Stored data
**src/rtl/cpu_pkg.sv**
```systemverilog
// Shared CPU types for the memory write path.
package cpu_pkg;

  typedef enum logic [1:0] {
    SZ_BYTE = 2'd0,
    SZ_HALF = 2'd1,
    SZ_WORD = 2'd2,
    SZ_RSVD = 2'd3
  } store_size_e;

  typedef struct packed {
    logic [31:2] addr;
    logic [31:0] wdata;
    logic [3:0]  be;
  } mem_wr_t;

endpackage

```
**src/rtl/store_lane_pack.sv**
```systemverilog
// Combinational store alignment: places data in little-endian byte lanes
// and builds byte enables; flags misaligned or reserved-size requests.
module store_lane_pack
  import cpu_pkg::*;
(
  input  logic [31:0] addr,
  input  logic [31:0] data,
  input  store_size_e size,
  output mem_wr_t     wr,
  output logic        misaligned
);

  logic [1:0] o;
  assign o = addr[1:0];

  always_comb begin
    wr.addr    = addr[31:2];
    wr.wdata   = data;
    wr.be      = 4'b0000;
    misaligned = 1'b0;
    unique case (size)
      SZ_BYTE: begin
        wr.wdata = {4{data[7:0]}};
        wr.be    = 4'b0001 << o;
      end
      SZ_HALF: begin
        wr.wdata   = {2{data[15:0]}};
        wr.be      = o[1] ? 4'b1100 : 4'b0011;
        misaligned = o[0];
      end
      SZ_WORD: begin
        wr.be      = 4'b1111;
        misaligned = (o != 2'b00);
      end
      default: misaligned = 1'b1;
    endcase
  end

endmodule

```
**src/rtl/store_packer.sv**
```systemverilog
// Store data packer with a small FIFO toward data memory. The head entry is
// kept in a register so out_* hold their last values when the queue drains.
module store_packer
  import cpu_pkg::*;
#(
  parameter int DEPTH = 2
) (
  input  logic        clk,
  input  logic        rst,
  input  logic        flush,
  input  logic        in_valid,
  output logic        in_ready,
  input  logic [31:0] in_addr,
  input  logic [31:0] in_data,
  input  logic [1:0]  in_size,
  output logic        out_valid,
  input  logic        out_ready,
  output logic [31:0] out_addr,
  output logic [31:0] out_wdata,
  output logic [3:0]  out_be,
  output logic        misalign,
  output logic [31:0] misalign_addr
);

  localparam int PW = $clog2(DEPTH);
  localparam int CW = PW + 1;

  mem_wr_t       mem [DEPTH];
  mem_wr_t       pk, head, head_n;
  logic          mis, acc, push, pop;
  logic [PW-1:0] wr_ptr, rd_ptr, wr_ptr_n, rd_ptr_n;
  logic [CW-1:0] count, count_n;

  store_lane_pack u_pack (
    .addr      (in_addr),
    .data      (in_data),
    .size      (store_size_e'(in_size)),
    .wr        (pk),
    .misaligned(mis)
  );

  assign in_ready  = (count < CW'(DEPTH)) && !flush;
  assign out_valid = (count != '0);
  assign acc       = in_valid && in_ready;
  assign push      = acc && !mis;
  assign pop       = out_valid && out_ready;

  always_comb begin
    count_n  = count + CW'(push) - CW'(pop);
    wr_ptr_n = wr_ptr + PW'(push);
    rd_ptr_n = rd_ptr + PW'(pop);
    if (flush) begin
      count_n  = '0;
      wr_ptr_n = '0;
      rd_ptr_n = '0;
    end
    head_n = head;
    // New head is the incoming entry only when it lands in the slot being read.
    if (count_n != '0)
      head_n = (push && (wr_ptr == rd_ptr_n)) ? pk : mem[rd_ptr_n];
  end

  always_ff @(posedge clk) begin
    if (push) mem[wr_ptr] <= pk;
  end

  always_ff @(posedge clk or posedge rst) begin
    if (rst) begin
      count         <= '0;
      wr_ptr        <= '0;
      rd_ptr        <= '0;
      head          <= '0;
      misalign      <= 1'b0;
      misalign_addr <= '0;
    end else begin
      count    <= count_n;
      wr_ptr   <= wr_ptr_n;
      rd_ptr   <= rd_ptr_n;
      head     <= head_n;
      misalign <= acc && mis;
      if (acc && mis) misalign_addr <= in_addr;
    end
  end

  assign out_addr  = {head.addr, 2'b00};
  assign out_wdata = head.wdata;
  assign out_be    = head.be;

endmodule

```
**config.mk**
```make
export PLATFORM = sky130hd
export DESIGN_NAME = store_packer
export DESIGN_NICKNAME = d
export VERILOG_FILES = /design/src/rtl/cpu_pkg.sv /design/src/rtl/store_lane_pack.sv /design/src/rtl/store_packer.sv
export SDC_FILE = /design/constraint.sdc
export NUM_CORES = 1
export LEC_CHECK = 0
export ABC_AREA = 1
export ABC_CLOCK_PERIOD_IN_PS = 3280
export CORE_AREA = 2 2 152 154
export CTS_CLUSTER_DIAMETER = 100
export CTS_CLUSTER_SIZE = 20
export DETAILED_ROUTE_END_ITERATION = 6
export DIE_AREA = 0 0 154 156
export PLACE_DENSITY = 0.76
export RECOVER_POWER = 25
export SKIP_CTS_REPAIR_TIMING = 1
export SYNTH_ARGS = -nofsm -noshare
export SYNTH_HDL_FRONTEND = slang
export SYNTH_HIERARCHICAL = 1
export SYNTH_SLANG_ARGS = --single-unit
```
**constraint.sdc**
```tcl
create_clock -name clk -period 3.28 [get_ports clk]
set_input_delay 0.656 -clock clk [delete_from_list [all_inputs] [get_ports clk]]
set_output_delay 0.656 -clock clk [all_outputs]
set_load 0.05 [all_outputs]
```
# After elaboration in Yosys (flattened, before gate mapping)
# Memories as Yosys holds them, arrays and structs flattened. A register that Yosys moved wholly into a read port is not among the register bits.
# Index checks and enable logic that the tools add are counted.
# classes
add_sub_neg,4
n_lt_le_gt_ge,1
n_eq_ne,2
shifts,1
n_mux,9
reduce_logical,11
# op_table
operator,n
case mux 32 bit (2 select lines),1
case mux 4 bit (3 select lines),1
nonzero test 2 bit,3
logical AND 1 bit,5
2-to-1 mux 1 bit,4
2-to-1 mux 4 bit,1
"left shift 1 x 2 -> 4 bit, first input constant",1
case mux 1 bit (3 select lines),1
adder 1 bit,2
adder 2 x 1 -> 2 bit,1
"equality test 2 x 1 -> 1 bit, second input constant",1
"equality test 2 bit, second input constant",1
logical NOT 1 bit,2
logical NOT 2 bit,1
"less-than comparator 2 bit, second input constant",1
2-to-1 mux 2 bit,1
subtractor 2 x 1 -> 2 bit,1
# word_totals
ff_bits,37
ram_bits,132
in_bits,71
elab_cells,34
memories,1
# mem_list
name,words,width,read_ports,rd_clocked_by_memory_dff,write_ports,line,rtl
mem,2,66,1,1,1,store_packer.sv:28,mem_wr_t mem [DEPTH];

# Longest topological paths before layout
# depth
depth_word,8
ltp_mapped,16

# Hierarchy
# The synthesis kept the hierarchy.
# by_module_without_submodules
mod,n_inst,cells_each,area_each_um2,seq_area_each_um2
store_packer,1,1023,10009.6,6541.3
store_lane_pack,1,139,737.0,0.0

# Worst setup path after synthesis
# Ideal clock, no wire load.
# synth_path
path_kind,in2reg
start,input port flush
end,"memory mem[0][0] (netlist name), enable pin"
setup_ps,431
t_arrival_ps,3433
path_slack_ps,-585
path_stages,5
n_path_buf,1
path_cell_list,nor2_2 > nand2_1 > nor2_2 > clkbuf_1 > ha_1
# synth_via
elab_chain_len,6
# synth_rtl
item,line,rtl
start: declaration,store_packer.sv:10,"input logic flush,"
logical NOT 1 bit,store_packer.sv:42,assign in_ready = (count < CW'(DEPTH)) && !flush;
logical AND 1 bit,store_packer.sv:42,
logical AND 1 bit,store_packer.sv:44,assign acc = in_valid && in_ready;
logical AND 1 bit,store_packer.sv:45,assign push = acc && !mis;
2-to-1 mux 1 bit,store_packer.sv:64,if (push) mem[wr_ptr] <= pk;
2-to-1 mux 1 bit (implied by the code),store_packer.sv:64,
end: declaration,store_packer.sv:28,
# No other way between the ends.

# Final worst setup path
# layout_path
start,register count[1]
end,output port out_valid
# layout_via
elab_chain_len,1
# layout_rtl
item,line,rtl
start: declaration,store_packer.sv:32,"logic [CW-1:0] count, count_n;"
start signal: assignment,store_packer.sv:76,count <= count_n;
nonzero test 2 bit,store_packer.sv:43,assign out_valid = (count != '0);
end: declaration,store_packer.sv:16,"output logic out_valid,"
# No other way between the ends.

==> flow_summary.toml <==
[synthesis]
synth_compound_area_frac = 0.0359
synth_simple_gate_area_share = 0.229
synth_area_leaders = "edfxtp_1 (37%), dfrtp_1 (24%), nand2_1 (15%), nand3_1 (7.0%), inv_1 (5.1%)"
yosysWarnings = 6
synth-edff-count = 132
ys_ff_latch = 235
synth_cell_types = 25
synth_top_area_frac = 0.369
syn_inst = 1162
seq_area_frac_synth = 0.609
synth_top_area_cell = "edfxtp_1"
post_synth_fa_ha_maj_area_fraction = 0.00466
synth_mux_area_frac = 0
synthXorXnorAreaFrac = 0.000815
synth_top_family_by_area = "simple AND/OR/NAND/NOR gates"
ys_async_sr_fraction = 0.438
synth_top_flop_cell = "edfxtp_1"
netlist_area_mm2 = 0.0107
syn_area_per_cell_um2 = 9.25

[detailed_routing]
routedWlPerCell_um = 16.0
drt_wl_total_um = 25100
ant_nets = 0
drt-initial-drc-count = 619
vias = 8051
first_pass_iters = 5
via_per_inst = 5.12
drc = 0

[sta]
slew_headroom = -0.00653
finalSetupViolCount = 0
maxSlewViolCount = 59
rsz0062_at_grt = "no"
finClkSkew_ns = 0.00617
setup_tns_ns = 0
max_freq_ghz = 0.392
finalCriticalPeriod_ns = 2.55
min_period_over_period = 0.778
tightest_slew_ns = 1.51
final_hold_viol_count = 0

[power_and_ir_drop]
p_int_mw = 6.50
p_leak_nw = 6.01
power_frac_comb = 0.495
powerDensity_mw_per_mm2 = 919
seqPwrFrac = 0.352
vdd_drop_max_v = 0.000550
switching_share = 0.449
p_clk_frac = 0.152
switchingPower_mw = 5.29

[critical_path]
critPathArrivalTime_ns = 1.89
slowest_delay_ns = 0.82
setup.worst_path.end_class = "output port"
r2r_end = "out_wdata[29]"
cp_slowest_cell = "clkdlybuf4s50_1"
ff2ff_path_depth = 14
path_cells = "inv_2 -> nand2_2 -> clkdlybuf4s50_1"
crit_type = "reg -> out"
worst_setup_path_start_kind = "register"
cp.required_ns = 2.62
regToRegStartpoint = "count[1]"
r2r_setup_slack_ns = 1.07
critPathMaxFanout = 3

[clock_tree]
clk_latency_ns = 0.48
path_clk_slew_ns = 0.08
h-tree-depth = 1
cts_made_buffers = 15
root_buffer = "clkbuf_16"
cts.sinks = 235
cts_tree = "done"
cts_buffer_depth = 3

[placement]
portBuffers = 171
place_hpwl_um = 16400
place.gp.congestion = 0.877

[floorplanning]
die-area_mm2 = 0.0240
die_x_um = 154
io_pins = 174
die-height_um = 156
initial_core_util = 0.481
core_mm2 = 0.0224
num_rows = 55

[worst_hold_path]
min_path_type = "reg -> reg"
hold_start = "out_addr[28]"
holdPathStages = 2
hold-path-endpoint = "out_addr[28]"

[global_route]
grt_max_degree = 81
grt_pass1_vias = 7731
antenna_found_initial = 2
grt_usage = 0.210
grt_pass1_wl_um = 40300
grt.overflow.total = 0

[run_status]
violations = "max-capacitance violations, max-slew violations"
status = "complete, but fails checks"

[cells_and_area]
antenna_cells = 0
filler_cell_count = 1932
nets = 1353
final_core_util = 0.573
area_delta_synth_final_pct = 19.3
drive_above_1_share = 0.0482

[job]
drv_cap = 1
## kinds of logic after synthesis
group                    after synthesis
AND/OR/NAND/NOR                      592
buffers and inverters                252
flip-flops                           235
AO/OA/AOI/OAI                         77
adder cells (fa/ha/maj)                4
XOR/XNOR                               1
other                                  1
## how the worst max path moves through the flow
| stage | startpoint | to | slack (ns) | cells past startpoint |
|---|---|---|---|---|
| after detailed placement | in_size[0] | out_wdata[31] | 0.29 | 13 |
| after floorplan | flush | mem[0][0] | -0.58 | 5 |
| after global placement | in_size[0] | out_wdata[9] | 0.35 | 13 |
| final | count[1] | out_valid | 0.73 | 3 |
| after global routing | in_size[1] | out_wdata[31] | 0.55 | 14 |
| after CTS | count[1] | out_valid | 0.72 | 3 |
## final cells by class
| class | count | area [um^2] | area share |
|---|---|---|---|
| Clock buffer | 24 | 409 | 0.0319 |
| Clock inverter | 1 | 7.51 | 0.000585 |
| Multi-Input combinational cell | 676 | 2950 | 0.230 |
| Inverter | 151 | 571 | 0.0445 |
| Sequential cell | 235 | 6540 | 0.510 |
| Timing Repair Buffer | 199 | 1990 | 0.155 |
| Tap cell | 285 | 357 | 0.0278 |
## synthesized netlist by cell type (4+ instances only)
| cell type | n |
|---|---|
| nand2_1 | 425 |
| ha_1 | 4 |
| nor2_1 | 5 |
| edfxtp_1 | 132 |
| o21ai_1 | 27 |
| inv_1 | 146 |
| buf_4 | 47 |
| dfrtp_1 | 103 |
| buf_2 | 17 |
| clkbuf_1 | 14 |
| buf_6 | 20 |
| nand3_1 | 150 |
| o21ai_0 | 50 |
| inv_2 | 4 |
## stage by stage
| step | hold slack (ns) | instance area [um^2] | power, mW | cells | worst slack (ns) |
|---|---|---|---|---|---|
| after global placement | 0.462 | 12400 | 9.98 | 1546 | 0.351 |
| after detailed placement | 0.464 | 12400 | 10.1 | 1546 | 0.295 |
| after CTS | 0.487 | 12800 | 11.9 | 1571 | 0.722 |
| after global routing | 0.508 | 12800 | 12.5 | 1571 | 0.555 |
| final | 0.482 | 12800 | 11.8 | 1571 | 0.729 |
| after floorplan | 0.547 | 10800 | 8.25 | 1163 | -0.585 |
## layout by cell type (no fill, tap or decap), types with 2 or more instances in the layout
cell,netlist,layout
dfrtp_1,103,103
inv_2,4,4
buf_12,0,6
ha_1,4,2
ha_4,0,2
o21ai_1,27,27
clkbuf_1,14,9
nand4_1,2,2
clkinvlp_4,0,2
edfxtp_1,132,132
dlygate4sd3_1,0,39
nand2_2,3,4
nand3_1,150,150
nand3_2,2,2
nand2_1,425,424
clkbuf_2,0,2
clkbuf_16,0,15
o21ai_0,50,50
inv_1,146,145
nor2_1,5,5
clkdlybuf4s50_1,0,131
buf_4,47,21
conb_1,1,2
nor2_4,1,2
## state kept, by name (all words and copies together), names as in the netlist
| signal | cells |
|---|---|
| out_addr | 30 |
| misalign | 1 |
| out_be | 4 |
| wr_ptr | 1 |
| mem | 132 |
| count | 2 |
| misalign_addr | 32 |
| rd_ptr | 1 |
| out_wdata | 32 |
## critical path: cells and delay by family, from the launching register on
family | cells | cell delay, ns
AND/OR/NAND/NOR | 1 | 0.12
flip-flops | 1 | 0.43
buffers and inverters | 2 | 0.87
## routing by layer
layer	up-vias	wire length, um	GRT usage
met5	-	27	0
li1	3860	-	-
met2	324	11700	0.347
met1	3818	10400	0.279
met3	45	2290	0.0489
met4	4	623	0.0596
## power groups by stage
| stage | clock network [mW] | logic, mW | registers (mW) |
|---|---|---|---|
| 2_1_floorplan | 0 | 2.25 | 6.00 |
| 3_3_place_gp | 0 | 5.78 | 4.20 |
| 3_5_place_dp | 0 | 5.88 | 4.20 |
| 4_1_cts | 1.85 | 5.89 | 4.16 |
| 5_1_grt | 1.96 | 6.31 | 4.23 |
| 6_report | 1.80 | 5.84 | 4.15 |
Power figures use the tool's default switching activity.
==> RTL change 1 (same flow settings) <==
Reset style: synchronous (`rst`), changed in one clocked block.
--- a/src/rtl/store_packer.sv
+++ b/src/rtl/store_packer.sv
@@ -65,5 +65,5 @@
   end
 
-  always_ff @(posedge clk or posedge rst) begin
+  always_ff @(posedge clk) begin
     if (rst) begin
       count         <= '0;
Check against the original RTL: differs if rst is asserted again (counterexample within 4 cycles, from zero or initial values and one cycle with rst high); with rst held inactive, the same outputs for 4 cycles.
==> RTL change 1 against the unedited design <==
Routed wire length rose by 1.1%; final cell count rose by 0.19%; worst setup slack got worse by 250 ps; sequential cell count stayed put; critical path depth rose by 10; via count is 0.72% lower; design area about the same; hold slack got worse by 37 ps; highest routed layer unchanged; area after synthesis shrank 0.22%; first-iteration DRC count down 7.8%; fmax down 9.0%.
Power is not compared: it rests on default switching activity, and its combinational part moved more than twofold at a synthesized area within 25%.
==> RTL change 1: results (changes against the unedited design) <==
- Status: finished, final reports clean
- H-Tree Depth: 1 (unchanged)
- Clock network share of area: 0.0322 (-0.000318)
- Clock root buffer: clkbuf_16
- Number of flops mapped to enable cells by yosys: 132 (unchanged)
- Fraction of synthesized area in multiplexers: 0 (unchanged)
- Clock network power: 1.79 mW
- Sw frac: 0.285
- Port-buffer cells: 171 (unchanged)
- Clock Path Buffers: 3 (unchanged)
- Worst slack at placement: 62.3 ps (-232 ps)
- Total track usage: 0.210 (+0.000796)
- Post-synth top cells: 200 x nand2_1, 195 x nand3_1, 173 x inv_1, 132 x edfxtp_1, 103 x dfxtp_1
- CTS Buf Count: 15 (unchanged)
- Initial antenna violation count: 2 (unchanged)
- Vias per cell: 5.08 (-0.91%)
- Syn Inst Count: 1179 (+1.5%)
- Non-filler cells, final: 1574 (+0.19%)
- Clock insertion delay at the later pin of the skew report: 470 ps
- Invs w/o clock: 178 (+18%)
- Die Width: 154 µm (unchanged)
- Layout fillers: 1952 (+1.0%)
- Inst Count DP: 1549 (+0.19%)
- Reg clk slew, reported paths: 80 ps (about the same)
- Largest net degree at the start of global routing: 67 (-17%)
- Avg WL per Cell: 16.1 µm (+0.89%)
- Synth cell types: 29 (+16%)
- Worst Skew: 9.50 ps (+3.33 ps)
- Maximum vdd drop: between 0.0003 and 0.0004 V
- Non-CTS buffers: 196 (-1.5%)
- GPL Wtd Cong: 0.782 (-11%)
- Antenna diodes: 1 (+1)
- Fin nets: 1356 (+0.22%)
- CLK BUF: 23 (-4.2%)
- Adder-cell share of the synthesized area: 0.00467 (+0.0000103)
- Largest Register: mem
- Buffer share of cell area: 0.158 (+0.00251)
- Worst Hold Class: register to register
- Slew Limit Headroom: 0.146 (+0.153)
- Initial DRC count: 571 (-7.8%)
- Leak: approximately 5.6 nW
- CP Data Arrival Time: 3170 ps (+1280 ps)
- Largest cells by area after synthesis: edfxtp_1 37%, dfxtp_1 19%, nand3_1 9.1%
- XOR/XNOR Fraction of Synth Area: 0.000817 (+0.00000181)
- Sequential area share after synthesis: 0.562 (-0.0467)
- Post-synth ARST share: 0 (-0.438)
- Multi-input logic area: 3340 µm² (+13%)
- Vias in the first global route: 7676 (-0.71%)
- Clock sink count: 235 (unchanged)
- Post-DP HPWL: 16400 µm (-0.44%)
- Compound-cell area share of the yosys netlist: 0.0683 (+0.0324)
- Fraction of layout cells with a size suffix above 1: 0.113 (+0.0651)
- Combinational cell power: approximately 1.3 mW
- Multi-input comb cells: 655 (-3.1%)
- First-pass GRT wire length: 40600 µm (+0.70%)
- Dpl cell area: 12400 µm² (+0.14%)
- Sequential share of cell area: 0.470 (-0.0406)
- Initial DRT Pass Iterations: 4 (-1)
- Crit Path Max Fanout: 39 (+36)
-- RTL change 1: changes by cell type after synthesis, moves of 15 or more --
cell,before,now
nand2_1,425,200
dfrtp_1,103,0
dfxtp_1,0,103
a21oi_1,0,32
inv_1,146,173
nand3_1,150,195
o21ai_0,50,65
or2_2,0,60
-- RTL change 1: final timing paths --
| path | from | to | slack (ps) | cells past startpoint |
|---|---|---|---|---|
| setup / recovery | in_size[0] | out_wdata[12] | 480 | 13 |
| setup reg to reg | count[1] | out_wdata[12] | 840 | 14 |
| hold / removal | misalign_addr[24] | misalign_addr[24] | 440 | 2 |
| hold reg to reg | misalign_addr[24] | misalign_addr[24] | 440 | 2 |
-- RTL change 1: per-stage QoR --
step / total power, mW / util / hold WS, ps
final: 6.44 / 0.574 / 445
after global placement: 4.70 / 0.556 / 430
after detailed placement: 4.72 / 0.556 / 434
after floorplan: 4.29 / - / 622
after CTS: 6.49 / 0.574 / 447
after global routing: 6.72 / 0.574 / 456
-- RTL change 1: cell families after synthesis --
kind of cell	count (synthesis)
AOI/OAI and AO/OA	141
xor gates and xnor gates	1
adders and majority gates	4
buffers and inverters	290
DFF	235
other	1
and+or+nand+nor	507
-- RTL change 1: critical path, stage by stage --
cell and delay [ps]:
dlygate4sd3_1 660, nor2_1 200, nand2_1 70, nand2_1 130
nor2_4 60, ha_1 200, or2_2 300, nand3_1 150
nand2_4 110, buf_12 190, or2_2 290, nand3_1 80
inv_1 60
-- RTL change 1: routing by layer --
layer	up-vias	GRT usage	wire length (µm)	share of wire
met3	48	0.0447	1660	0.065
met5	-	0	13	0.00051
met2	242	0.346	11700	0.46
met4	2	0.0676	686	0.027
li1	3989	-	-	-
met1	3712	0.280	11300	0.44
==> RTL change 2 (config.mk and constraints unchanged) <==
Made on the original files. Remove the case item `SZ_BYTE` of the case on `size`.
--- a/src/rtl/store_lane_pack.sv
+++ b/src/rtl/store_lane_pack.sv
@@ -20,8 +20,4 @@
     misaligned = 1'b0;
     unique case (size)
-      SZ_BYTE: begin
-        wr.wdata = {4{data[7:0]}};
-        wr.be    = 4'b0001 << o;
-      end
       SZ_HALF: begin
         wr.wdata   = {2{data[15:0]}};
Check against the original RTL: not equivalent (Yosys sat finds a counterexample within 4 cycles, from zero or initial values and one cycle with rst high).
==> RTL change 2 against the unedited design <==
Design area is 0.34% lower; total power rose by 1.3%; routed wire length shrank 1.9%; die area is the same; sequential cell count unchanged; worst setup slack worse by 270 ps; global-route usage is 0.47 points lower; area after synthesis decreased by 0.56%; critical path type is now input port to output pin; critical endpoint is now in_ready.
==> RTL change 2: results (changes against the unedited design) <==
- Status: finished, final reports clean
- Layout fillers: 1919 (-0.67%)
- Comb pwr share: 0.502 (+0.007)
- Inst Count DP: 1512 (-2.2%)
- Worst setup endpoint: in_ready
- Vias per cell: 5.01 (-2.3%)
- Synth cell types: 24 (-4.0%)
- Largest net degree at the start of global routing: 70 (-14%)
- Crit. Startpoint: flush
- CP Data Arrival Time: 2170 ps (+280 ps)
- Pint: 6.54 mW (+0.71%)
- Sequential area share after synthesis: 0.612 (+0.00342)
- Post-Syn Area per Cell: 9.40 µm² (+1.6%)
- Worst Skew: 12.8 ps (+6.66 ps)
- CLK BUF: 22 (-8.3%)
- Final instance area: 12800 µm² (-0.34%)
- Multi-input logic area: 2800 µm² (-4.9%)
- GPL Wtd Cong: 0.790 (-9.9%)
- Largest cells by area after synthesis: edfxtp_1 37%, dfrtp_1 24%, nand2_1 14%
- R2R setup slack: 1040 ps (-30 ps)
- Vias: 7686 (-4.5%)
- FF-to-FF End: out_wdata[8]
- Dpl cell area: 12400 µm² (-0.31%)
- Sw frac: 0.452 (+0.00320)
- Buffer share of cell area: 0.160 (+0.00484)
- Clock network share of area: 0.0320 (-0.000476)
- Clk pwr share: 0.150 (-0.002)
- Total track usage: 0.205 (-0.00471)
- Maximum vdd drop: 0.000651 V (+18%)
- XOR/XNOR Fraction of Synth Area: 0.000820 (+0.00000458)
- Post-DP HPWL: 16000 µm (-2.4%)
- Leak: 5.96 nW (-0.78%)
-- RTL change 2: cell count changes after synthesis, sizes merged --
cell	before	now
buf	87	94
nand3	153	137
nand2	428	389
ha	4	8
nor2	8	3
clkinv	1	0
a21oi	0	3
o21ai	77	83
inv	150	166
-- RTL change 2: worst max-delay path: stages --
cell	delay, ps
clkdlybuf4s50_1	490
nor2_2	170
clkdlybuf4s50_1	840
-- RTL change 2: worst min-delay path by stage --
stage	start	endpoint	slack [ps]	cells past startpoint
2_1_floorplan	mem[1][14]	out_wdata[10]	550	4
3_3_place_gp	out_addr[24]	out_addr[24]	460	2
3_5_place_dp	misalign_addr[4]	misalign_addr[4]	460	2
4_1_cts	misalign_addr[4]	misalign_addr[4]	490	2
5_1_grt	misalign_addr[26]	misalign_addr[26]	510	2
6_report	misalign_addr[4]	misalign_addr[4]	480	2
-- RTL change 2: metal layers --
layer	track usage	wire length (µm)
met5	0	0
met4	0.0490	481
met1	0.278	10900
met3	0.0319	1360
met2	0.349	11900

What you will do :: What lines in the records above include the string "checks"? Copy each one.

Task response ::
# Index checks and enable logic that the tools add are counted.
status = "complete, but fails checks"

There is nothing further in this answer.